17. A method of protecting a host system from computer security threats, the host system configured to execute:

a virtual machine employing a virtualized processor to execute a guest process; and

a computer security program executing outside the virtual machine, computer security program comprising a processor instruction instructing at least one hardware processor of the host system to access a memory location indicated by a virtual address,

the method comprising: employing the at least one hardware processor, in response to receiving the processor instruction, to determine according to the processor instruction whether to interpret the virtual address in a memory context of the virtual machine; and when the processor instruction indicates to interpret the virtual address in the memory context of the virtual machine, employing the at least one hardware processor to determine the memory location in the memory context of the virtual machine.

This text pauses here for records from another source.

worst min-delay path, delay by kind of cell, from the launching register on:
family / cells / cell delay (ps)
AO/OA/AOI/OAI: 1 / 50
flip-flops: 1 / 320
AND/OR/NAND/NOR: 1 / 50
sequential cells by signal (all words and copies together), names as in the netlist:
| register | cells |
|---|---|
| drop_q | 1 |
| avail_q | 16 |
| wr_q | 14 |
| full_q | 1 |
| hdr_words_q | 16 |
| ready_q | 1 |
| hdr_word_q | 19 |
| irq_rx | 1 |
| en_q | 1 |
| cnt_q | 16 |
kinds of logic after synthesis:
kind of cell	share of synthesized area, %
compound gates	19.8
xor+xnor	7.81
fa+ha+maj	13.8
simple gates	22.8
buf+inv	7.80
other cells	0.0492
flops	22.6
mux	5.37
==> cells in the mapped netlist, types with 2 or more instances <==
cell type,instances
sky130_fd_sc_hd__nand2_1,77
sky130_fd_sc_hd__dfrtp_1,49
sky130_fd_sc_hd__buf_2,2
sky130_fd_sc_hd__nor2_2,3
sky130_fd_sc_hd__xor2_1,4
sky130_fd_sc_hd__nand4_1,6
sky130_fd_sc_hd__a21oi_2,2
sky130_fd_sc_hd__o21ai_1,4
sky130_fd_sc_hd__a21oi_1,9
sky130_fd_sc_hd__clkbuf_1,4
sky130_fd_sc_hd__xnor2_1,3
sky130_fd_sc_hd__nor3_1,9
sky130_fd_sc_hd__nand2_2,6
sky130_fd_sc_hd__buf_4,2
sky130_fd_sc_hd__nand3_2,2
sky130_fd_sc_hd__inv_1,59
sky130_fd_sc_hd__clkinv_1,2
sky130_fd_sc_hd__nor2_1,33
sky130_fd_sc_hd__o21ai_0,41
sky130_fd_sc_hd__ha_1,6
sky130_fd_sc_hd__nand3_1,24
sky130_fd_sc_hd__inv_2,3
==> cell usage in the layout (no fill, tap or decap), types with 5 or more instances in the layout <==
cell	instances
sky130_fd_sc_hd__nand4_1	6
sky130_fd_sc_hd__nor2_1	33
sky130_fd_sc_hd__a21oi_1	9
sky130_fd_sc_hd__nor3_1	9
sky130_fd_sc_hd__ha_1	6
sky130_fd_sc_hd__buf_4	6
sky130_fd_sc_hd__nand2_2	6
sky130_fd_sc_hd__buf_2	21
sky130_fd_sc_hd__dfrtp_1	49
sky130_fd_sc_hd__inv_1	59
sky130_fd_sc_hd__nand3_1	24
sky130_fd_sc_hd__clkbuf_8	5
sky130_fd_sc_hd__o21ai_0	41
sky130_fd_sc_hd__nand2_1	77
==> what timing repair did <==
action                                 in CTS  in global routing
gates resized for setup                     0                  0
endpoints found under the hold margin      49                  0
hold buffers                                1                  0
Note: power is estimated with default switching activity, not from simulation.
File: src/rtl/cfg_loader.sv
module cfg_loader
  import cfg_loader_pkg::*;
#(
  parameter int unsigned DW           = 8,
  parameter int unsigned LEN_W        = 24,
  parameter int unsigned PROG_LOW_CYC = 30,
  parameter int unsigned INIT_TMO_CYC = 50_000_000,
  parameter int unsigned BUSY_TMO_CYC = 500_000,
  parameter int unsigned DONE_TMO_CYC = 20_000_000,
  parameter bit          BUSY_CHECK   = 1'b1
) (
  input  logic             clk_i,
  input  logic             rst_ni,
  input  logic             start_i,
  input  logic             par_mode_i,
  input  logic [LEN_W-1:0] len_i,
  input  logic             s_valid_i,
  input  logic [DW-1:0]    s_data_i,
  output logic             s_ready_o,
  output logic             dev_prog_no,
  input  logic             dev_init_ni,
  input  logic             dev_done_i,
  input  logic             dev_busy_i,
  output logic             dev_clk_o,
  output logic [DW-1:0]    dev_data_o,
  output logic             dev_sel_no,
  output logic             dev_wr_no,
  output logic             busy_o,
  output logic             done_ok_o,
  output logic             fail_o,
  output logic [2:0]       err_o,
  output logic [LEN_W-1:0] fail_ofs_o
);
  localparam int unsigned XW = $clog2(XTRA_PULSES);
  localparam logic [XW-1:0] XLAST = XW'(XTRA_PULSES - 1);

  st_e              st_q, st_d;
  err_e             err_q, err_d;
  logic             ok_d, ok_q, fail_q, par_q, seen_q;
  logic [LEN_W-1:0] len_q, sent_q, ofs_q;
  logic [XW-1:0]    xtra_q;
  logic             hold_exp, ia_exp, ir_exp, bz_exp, dn_exp;
  logic             drv_idle, drv_clk, drv_ld, bz_wait, last_b, take;
  logic [DW-1:0]    drv_word;

  assign last_b  = (sent_q == len_q);
  assign bz_wait = BUSY_CHECK && (st_q == ST_LOAD) && drv_idle && par_q && dev_busy_i;
  assign s_ready_o = (st_q == ST_LOAD) && drv_idle && !bz_wait && !last_b
                     && !dev_done_i && dev_init_ni;
  assign take     = s_ready_o && s_valid_i;
  assign drv_ld   = take || ((st_q == ST_FILL) && drv_idle);
  assign drv_word = take ? s_data_i : '1;

  cfg_tmo #(.LIMIT(PROG_LOW_CYC)) u_hold (.clk_i, .rst_ni, .run_i(st_q == ST_PROG), .exp_o(hold_exp));
  cfg_tmo #(.LIMIT(INIT_TMO_CYC)) u_ia   (.clk_i, .rst_ni, .run_i(st_q == ST_PROG), .exp_o(ia_exp));
  cfg_tmo #(.LIMIT(INIT_TMO_CYC)) u_ir   (.clk_i, .rst_ni, .run_i(st_q == ST_REL),  .exp_o(ir_exp));
  cfg_tmo #(.LIMIT(BUSY_TMO_CYC)) u_bz   (.clk_i, .rst_ni, .run_i(bz_wait),         .exp_o(bz_exp));
  cfg_tmo #(.LIMIT(DONE_TMO_CYC)) u_dn   (.clk_i, .rst_ni, .run_i((st_q == ST_FILL) && !seen_q),
                                          .exp_o(dn_exp));

  cfg_shift #(.DW(DW)) u_drv (
    .clk_i, .rst_ni,
    .clr_i (st_q == ST_IDLE),
    .ld_i  (drv_ld),
    .par_i (par_q),
    .word_i(drv_word),
    .idle_o(drv_idle),
    .dclk_o(drv_clk),
    .data_o(dev_data_o)
  );

  always_comb begin
    st_d  = st_q;
    err_d = E_NONE;
    ok_d  = 1'b0;
    unique case (st_q)
      ST_IDLE: if (start_i) st_d = ST_PROG;
      ST_PROG:
        if (hold_exp && !dev_init_ni) st_d = ST_REL;
        else if (ia_exp) begin st_d = ST_IDLE; err_d = E_INIT_SET; end
      ST_REL:
        if (dev_init_ni && !(BUSY_CHECK && par_q && dev_busy_i)) st_d = ST_LOAD;
        else if (ir_exp) begin st_d = ST_IDLE; err_d = E_INIT_REL; end
      ST_LOAD:
        if (drv_idle) begin
          if (bz_wait) begin
            if (bz_exp) begin st_d = ST_IDLE; err_d = E_BUSY; end
          end else if (last_b || dev_done_i) st_d = ST_FILL;
          else if (!dev_init_ni) begin st_d = ST_IDLE; err_d = E_CRC; end
        end
      ST_FILL:
        if (seen_q && drv_clk && (xtra_q == XLAST)) begin st_d = ST_IDLE; ok_d = 1'b1; end
        else if (dn_exp) begin st_d = ST_IDLE; err_d = E_DONE; end
      default: st_d = ST_IDLE;
    endcase
  end

  always_ff @(posedge clk_i or negedge rst_ni) begin
    if (!rst_ni) begin
      st_q <= ST_IDLE; err_q <= E_NONE; ok_q <= 1'b0; fail_q <= 1'b0; par_q <= 1'b0;
      seen_q <= 1'b0; len_q <= '0; sent_q <= '0; ofs_q <= '0; xtra_q <= '0;
    end else begin
      st_q <= st_d;
      if (st_q == ST_IDLE && start_i) begin
        par_q <= par_mode_i; len_q <= len_i; sent_q <= '0; seen_q <= 1'b0; xtra_q <= '0;
        ok_q <= 1'b0; fail_q <= 1'b0; err_q <= E_NONE; ofs_q <= '0;
      end
      if (take) sent_q <= sent_q + 1'b1;
      if (st_q == ST_FILL && dev_done_i && dev_init_ni) seen_q <= 1'b1;
      if (st_q == ST_FILL && seen_q && drv_clk) xtra_q <= xtra_q + 1'b1;
      if (st_q != ST_IDLE && st_d == ST_IDLE) begin
        ok_q   <= ok_d;
        fail_q <= (err_d != E_NONE);
        err_q  <= err_d;
        if (err_d != E_NONE) ofs_q <= sent_q;
      end
    end
  end

  assign dev_prog_no = (st_q != ST_PROG);
  assign dev_sel_no  = !((st_q == ST_LOAD) && par_q);
  assign dev_wr_no   = !((st_q == ST_LOAD) && par_q);
  assign dev_clk_o   = drv_clk;
  assign busy_o      = (st_q != ST_IDLE);
  assign done_ok_o   = ok_q;
  assign fail_o      = fail_q;
  assign err_o       = err_q;
  assign fail_ofs_o  = ofs_q;
endmodule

18. The method of claim 17, further comprising, in response to determining whether to interpret the virtual address in the memory context of the virtual machine:

employing the at least one hardware processor to transmit a context indicator indicating whether to interpret the virtual address in the memory context of the virtual machine to a memory management unit (MMU) coupled to the at least one hardware processor; and

employing the MMU, in response to receiving the context indicator, when the context indicator indicates to interpret the virtual address in the memory context of the virtual machine, to determine the memory location in the memory context of the virtual machine.

19. A non-transitory computer-readable medium storing a set of processor instructions, which, when executed by at least one hardware processor of a host system, cause the host system to execute a computer security program outside a virtual machine exposed on the host system, wherein executing the computer security program comprises executing an instruction instructing the at least one hardware processor to access a memory location indicated by a virtual address, and wherein executing the instruction causes the at least one hardware processor to:

determine according to the instruction whether to interpret the virtual address in a memory context of the virtual machine; and

when the instruction indicates to interpret the virtual address in the memory context of the virtual machine, determine the memory location in the memory context of the virtual machine.